Jones has modeled for Ashley Stewart, Avon, Torrid, New York and Company, Target, Essence magazine, Vibe magazine and Smooth magazine. Her runway shows include Hot 97's Third Annual Full Frontal Hip hop Fashion Show, Luxe & Romance Fall 2005, BET Presents: Rip The Runway 2, Elle Girl presents Dare To Be You: Wal-Mart Meets America's Next Top Models (2005) and Alice & Olivia Fall 2006. Jones was also selected to be part of the 2007 Rocawear "I Will Not Lose" campaign representing the Rocawear plus-size line for full-figured females.

Jones continues to model by participating in BET's Rip the Runway. At the 2009 Rip the Runway, which was held at the Hammerstein Ballroom in New York City, Jones featured several items by designers including Project Runways Korto Momolu and Portege.

She was photographed by Steven Meisel for the July "Black Issue" of Vogue Italia, the highest selling issue ever, and had a 14-page spread in the magazine. The "Black Issue" featured significant past and current black models in response to the "black out" of black models preventing them from getting hired for print and runway jobs.

She was featured in Cycle 11 as CoverGirl's Top Model in Action.

In May of 2010, she landed her first major UK modelling job with High Street store Evans, modelling their Summer collection.

=== Television ===
She has co-hosted an episode of 106 & Park. She was a correspondent for The Black Carpet and a co-host on the game show Take the Cake, both for the BET network.

She occasionally appeared on The Tyra Banks Show. In one talent episode, she served as a judge. She also hosted America's Next Thick and Sexy Model on the show. She was one of the former Top Model girls who appeared in post show interviews in America's Next Top Model: Exposed.

In 2006, Jones appeared in another reality show for VH1, Celebrity Paranormal Project.

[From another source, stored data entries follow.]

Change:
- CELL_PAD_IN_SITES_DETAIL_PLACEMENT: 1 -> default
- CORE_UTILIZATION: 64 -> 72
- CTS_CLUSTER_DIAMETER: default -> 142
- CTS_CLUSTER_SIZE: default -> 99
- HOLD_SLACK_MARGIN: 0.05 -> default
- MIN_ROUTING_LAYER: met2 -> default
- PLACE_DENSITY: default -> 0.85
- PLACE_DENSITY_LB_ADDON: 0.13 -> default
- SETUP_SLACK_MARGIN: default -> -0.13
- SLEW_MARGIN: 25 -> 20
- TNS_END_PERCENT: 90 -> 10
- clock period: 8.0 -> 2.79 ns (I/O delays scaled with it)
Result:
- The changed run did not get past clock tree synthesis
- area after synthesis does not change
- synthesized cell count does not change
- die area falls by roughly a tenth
Design brain_m, start of the top module:
module brain_m(clk, rst, distance, mode, start, E, color, OE, shape);
clock: 10.0 ns
lec_check: 0
abc_area: 0
cap_margin: 20
cell_pad_in_sites_detail_placement: 1
core_aspect_ratio: 0.83
core_margin: 8
core_utilization: 64
cts_cluster_diameter: 288
gpl_timing_driven: 0
hold_slack_margin: 0.01
place_density: 0.84
setup_slack_margin: 2.14
slew_margin: 5
tns_end_percent: 15
run.sh (not shown) runs the stock make flow with config.mk's settings and CLKGATE_MAP_FILE=.
The baseline failed in global routing (5_1_grt) with GRT-0116.
Then changed:
Settings changed: ABC_AREA 0 to unset, CELL_PAD_IN_SITES_DETAIL_PLACEMENT 1 to unset, CORE_ASPECT_RATIO 0.83 to unset, CORE_MARGIN 8 to 2, CORE_UTILIZATION 64 to 72, CTS_CLUSTER_DIAMETER 288 to unset, GPL_TIMING_DRIVEN 0 to unset, HOLD_SLACK_MARGIN 0.01 to unset, PLACE_DENSITY 0.84 to unset, SETUP_SLACK_MARGIN 2.14 to -0.24, SLEW_MARGIN 5 to 20, TNS_END_PERCENT 15 to unset.
Clock period 10.0 ns to 3.7 ns, I/O delays scaled along.
The changed run finished but failed the layout checks on negative setup slack.
Synthesized area stays the same.
Die area falls by 16%.
Synthesized cell count is unchanged.
Then changed:
Settings changed: CTS_CLUSTER_DIAMETER set to 363, PLACE_DENSITY_LB_ADDON set to 0.01, SETUP_SLACK_MARGIN -0.24 to -0.2.
Clock period 3.7 ns to 3.77 ns, I/O delays scaled along.
The changed run reached the layout checks and failed them: negative setup slack.
Critical path depth does not change.
Worst hold slack gets worse by 0.11 ns.
Via count rose by 0.39%.
Register-to-register slack is about the same.
Cell area fell by 0.61%.
Routed wire length rose by 0.57%.
Then changed:
Settings changed: CORE_UTILIZATION 72 to 34, CTS_CLUSTER_DIAMETER 363 to unset, PLACE_DENSITY set to 0.6, PLACE_DENSITY_LB_ADDON 0.01 to unset, SETUP_SLACK_MARGIN -0.2 to unset.
Clock period 3.77 ns to 6.6 ns, I/O delays scaled along.
Effect: Now the flow went through all stages and came out clean. Routed wire length goes down by 7.6%. Die size goes up by 110%. Worst setup slack gains 1.4 ns. Non-clock buffer count goes down by 220. Synthesized area stays the same. Worst hold slack gains 0.12 ns. Total power goes down by 40%. Synthesized cell count does not change. First-iteration DRC count goes down by 28%.

Starting RTL as in the previous note.
Design brain_m, start of the top module:
module brain_m(clk, rst, distance, mode, start, E, color, OE, shape);
	input clk, rst, mode, start, E;
	input [6:0] distance;
	output color, OE;
	output [4:0] shape;
	wire [99:0] W1;
	wire W2, W3, W8, W13, W14, 
		  W15, W16, W17, W18, W19, 
		  W20, W21, W22, W23, W24, 
		  W25, W26, W27, W28, W29, 
		  W30, W31;
	wire [6:0] W4, W5;
	wire [11:0] W6, W51, W52, W53, 
					W54, W55, W56, W57, 
					W58, W59, W60, W61, 
					W62, W63, W64, W65, 
					W66, W67, W68, W69, 
					W11, W12;
	wire [4:0] W7, W32, W33, W34, W35, 
				  W36, W37, W38, W39, W40, 
				  W41, W42, W43, W44, W45, 
				  W46, W47, W48, W49, W50, 
				  W9, W10;
	sensory_neuron s1(clk, rst, distance, 7'b0000010, start, W1[0]);
	sensory_neuron s2(clk, rst, distance, 7'b0000011, start, W1[1]);
	sensory_neuron s3(clk, rst, distance, 7'b0000100, start, W1[2]);
	sensory_neuron s4(clk, rst, distance, 7'b0000101, start, W1[3]);
	sensory_neuron s5(clk, rst, distance, 7'b0000110, start, W1[4]);
	sensory_neuron s6(clk, rst, distance, 7'b0000111, start, W1[5]);
  ...
clock: 11.3 ns
lec_check: 0
abc_area: 1
cap_margin: 25
core_margin: 2
core_utilization: 15
cts_cluster_diameter: 108
hold_slack_margin: 0.19
min_routing_layer: met1
slew_margin: 20
tns_end_percent: 95
The starting point finished clean.
Rerun with:
- ABC_AREA: 1 -> default
- CAP_MARGIN: 25 -> 20
- CORE_UTILIZATION: 15 -> 58
- CTS_CLUSTER_DIAMETER: 108 -> default
- HOLD_SLACK_MARGIN: 0.19 -> default
- MIN_ROUTING_LAYER: met1 -> default
- PLACE_DENSITY: default -> 0.6
- TNS_END_PERCENT: 95 -> default
- clock period: 11.3 -> 4.05 ns (I/O delays scaled with it)
=> Clock power grows to 2.8 times its value. Routed wire length drops by 4.6%. Final area is lower by 6.2%. Worst hold slack degrades by 53 ps. Clock skew shrinks by 77 ps.

run 1:
brain_m again, from the RTL that the note above started with.
make LEC_CHECK=0 ABC_AREA=1 CAP_MARGIN=20 CELL_PAD_IN_SITES_GLOBAL_PLACEMENT=0 CORE_MARGIN=2 CORE_UTILIZATION=26 CTS_CLUSTER_DIAMETER=54 GPL_ROUTABILITY_DRIVEN=0 GPL_TIMING_DRIVEN=0 MAX_ROUTING_LAYER=met4 MIN_ROUTING_LAYER=met1 SETUP_SLACK_MARGIN=0.06 SLEW_MARGIN=25 finish   # period 5.54 ns
diff inputs: run 1 => run 2
==> flow/config.mk <==
export PLATFORM = sky130hd
export DESIGN_NAME = brain_m
export DESIGN_NICKNAME = brain_m
export VERILOG_FILES = /design/flow/design.v
export SDC_FILE = /design/flow/constraint.sdc
export NUM_CORES = 4
export LEC_CHECK = 0
export CAP_MARGIN = 20
export CORE_MARGIN = 2
export CORE_UTILIZATION = 40
export PLACE_DENSITY = 0.6
export SLEW_MARGIN = 20
==> flow/constraint.sdc <==
create_clock -name core_clock -period 10.0 [get_ports {clk}]
set_input_delay 2.0000 -clock core_clock [delete_from_list [all_inputs] [get_ports {clk}]]
set_output_delay 2.0000 -clock core_clock [all_outputs]
set_load 0.01 [all_outputs]
--- outcome ---
Of run 2 and run 1, the lower number of standard cells in the layout, taps in and fillers out belongs to run 2.
Total power of run 2 is lower than that of run 1.
Worst hold path cell count ended up 1 lower on run 2 than on run 1.
Against run 1, run 2 comes in 0.45 um lower on routed wirelength normalized by instance count.
Total via count in the routed design: run 2 vs run 1 down about 18%
From run 1 to run 2 the numbers moved as follows: met3 wirelength from detailed routing now smaller, total die size went down.
Run 2 ran to completion and came out clean on the timing, design-rule and antenna checks.
#### Input delta (run 3 over run 2)
diff --git a/flow/config.mk b/flow/config.mk
--- a/flow/config.mk
+++ b/flow/config.mk
@@ -7,6 +7,13 @@
 export LEC_CHECK = 0
+export ABC_AREA = 0
 export CAP_MARGIN = 20
-export CORE_MARGIN = 2
-export CORE_UTILIZATION = 40
-export PLACE_DENSITY = 0.6
-export SLEW_MARGIN = 20
+export CELL_PAD_IN_SITES_DETAIL_PLACEMENT = 2
+export CORE_MARGIN = 8
+export CORE_UTILIZATION = 64
+export CTS_CLUSTER_DIAMETER = 288
+export GPL_TIMING_DRIVEN = 0
+export HOLD_SLACK_MARGIN = 0.01
+export PLACE_DENSITY = 0.84
+export SETUP_SLACK_MARGIN = 2.14
+export SLEW_MARGIN = 5
+export TNS_END_PERCENT = 15
==> comparison <==
- From run 2 to run 3, post-synthesis async set-or-reset flop share did not move at all.
- Looking at placeable core region, run 3 sits 38% below run 2.
- Going from run 2 to run 3, floorplan-stage core utilization now larger; count of buffers from port buffering now smaller; die area decreased by 0.090 mm^2 relative to the old numbers.
- Run 3 did not run to completion, as it errored out during detailed placement (3_5_place_dp).
Inputs modified between run 3 and run 4:
==> flow/config.mk <==
export PLATFORM = sky130hd
export DESIGN_NAME = brain_m
export DESIGN_NICKNAME = brain_m
export VERILOG_FILES = /design/flow/design.v
export SDC_FILE = /design/flow/constraint.sdc
export NUM_CORES = 4
export LEC_CHECK = 0
export CAP_MARGIN = 20
export CORE_MARGIN = 2
export CORE_UTILIZATION = 40
export PLACE_DENSITY = 0.6
export SLEW_MARGIN = 20
==> flow/constraint.sdc <==
create_clock -name core_clock -period 6.6 [get_ports {clk}]
set_input_delay 1.3200 -clock core_clock [delete_from_list [all_inputs] [get_ports {clk}]]
set_output_delay 1.3200 -clock core_clock [all_outputs]
set_load 0.01 [all_outputs]
Findings:
Fraction of registers with async set/reset essentially unchanged between run 3 and run 4.
Across run 3 and run 4, a clean result was obtained everywhere but in run 3.
From run 3 to run 4, number of enable flip-flop cells did not move at all.
Cmp run 4 and run 3 / final weighted congestion in routability-driven placement / higher: run 3
For synthesized netlist cell count, run 4 and run 3 come out practically identical.
[compare] base=run 3 new=run 4: count of buffers from port buffering rose by 7; die extent in y now sits higher.
From run 3 to run 4 the numbers moved as follows: full die area rose by 50%; width of the die rose by 23%.
Changes observed in run 4 relative to run 3: number of placement rows up about 27%; starting utilization of the core area down 24 points; placeable core region up 61%.
Input changes introduced in run 5 (baseline for comparison: run 4):
diff --git a/flow/config.mk b/flow/config.mk
--- a/flow/config.mk
+++ b/flow/config.mk
@@ -11,2 +11,3 @@
 export PLACE_DENSITY = 0.6
+export SETUP_SLACK_MARGIN = 1.66
 export SLEW_MARGIN = 20
Results
- Comparing run 4 against run 5, there is no change at all in count of clock buffers in the final design.
- Hold slack is lower on run 4
- Comparing run 4 with run 5, the clock skew came out essentially unchanged.
- As far as initial antenna violation count goes, run 5 and run 4 are indistinguishable; the numbers are identical.
- Tally of filler cells in the layout essentially unchanged between run 4 and run 5.
- The lower minimum clock period after layout of run 5 and run 4 is in run 5.
- Summary of run 5 over run 4: placement-stage worst setup slack level, number of gates resized after cts moved up.
- Compared with run 4, in run 5 routed wire length has increased, critical path depth has increased.
- The final non-filler cell area was comparable across run 5 and run 4.
diff inputs: run 5 => run 6
diff --git a/flow/config.mk b/flow/config.mk
--- a/flow/config.mk
+++ b/flow/config.mk
@@ -9,5 +9,6 @@
 export CORE_MARGIN = 2
-export CORE_UTILIZATION = 40
-export PLACE_DENSITY = 0.6
-export SETUP_SLACK_MARGIN = 1.66
+export CORE_UTILIZATION = 72
+export CTS_CLUSTER_SIZE = 48
+export PLACE_DENSITY_LB_ADDON = 0.0
+export SETUP_SLACK_MARGIN = 1.38
 export SLEW_MARGIN = 20
==> flow/constraint.sdc <==
create_clock -name core_clock -period 4.79 [get_ports {clk}]
set_input_delay 0.9580 -clock core_clock [delete_from_list [all_inputs] [get_ports {clk}]]
set_output_delay 0.9580 -clock core_clock [all_outputs]
set_load 0.01 [all_outputs]
==> comparison <==
Run comparison: run 5 worst setup path endpoint shape[4]; run 6 worst setup path endpoint shape[1]. Compared run 5 against run 6; final non-filler cell area within noise. Changes observed in run 6 relative to run 5: total power went up; global-route wire length before repair went up; post-synthesis mux area share did not really move. In run 6 the layout buffer count excluding clock buffers turned out 114 higher than in run 5.
Power figures rest on the tool's default switching activity, not on a simulated workload.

In 2008, Jones was a competitor on the second season of the VH1 series Celebrity Fit Club. During the show, she lost 32 lb (15 kg) to get down to 173 lb. Jones wanted to weigh 180 lb (82 kg) because it was "good for her career." Jones gained 14 lb back and appeared on Celebrity Fit Club: Boot Camp, which pitted celebrities from past seasons up against new celebrities. She ended the show weighing in at 166 pounds, surpassing her weight-loss goal by 7 pounds.

In 2011, Jones starred in the second season of the reality series The Ultimate Merger.

===Acting===
She made an appearance in Trina's music video for the song "I Got a Thang for You". She participated in a 2009 national tour of The Vagina Monologues with an all-black cast.
She also made an appearance in the 2012 movie Think Like a Man.

==Awards and honors==
In 2008 Jones was honored by the Middletown, Ohio NAACP at the Freedom Fund Gala. She received a key to the city.

==Filmography==
- "Will I Ever" extra in Lyfe Jennings' music video (2009)
- "I Got a Thang for You" extra in Trina's music video (2008)
- Celebrity Fit Club TV Series .... Herself (season 6, 2008)
- 1st Annual Fiercee Awards (The Tyra Banks Show) .... Herself (2008)
- Take the Cake .... Host (2007)
- Celebrity Paranormal Project (1 episode, 2006)
- E! True Hollywood Story .... Herself (1 episode, 2006)
- The Tyra Banks Show .... Herself (6 episodes, 2005–2006)
- Girlfriends .... Waitress (1 episode, 2005)
- All of Us .... Marsha (1 episode, 2005)
- America's Next Top Model .... Herself (Cycle 3, 2004; Cycle 12, 2009; Cycle 14, 2010)
- Are We There Yet? .... (season 2, 2011)
- Hotel California (Tyga Album) .... Tyga (Hotel California 2014)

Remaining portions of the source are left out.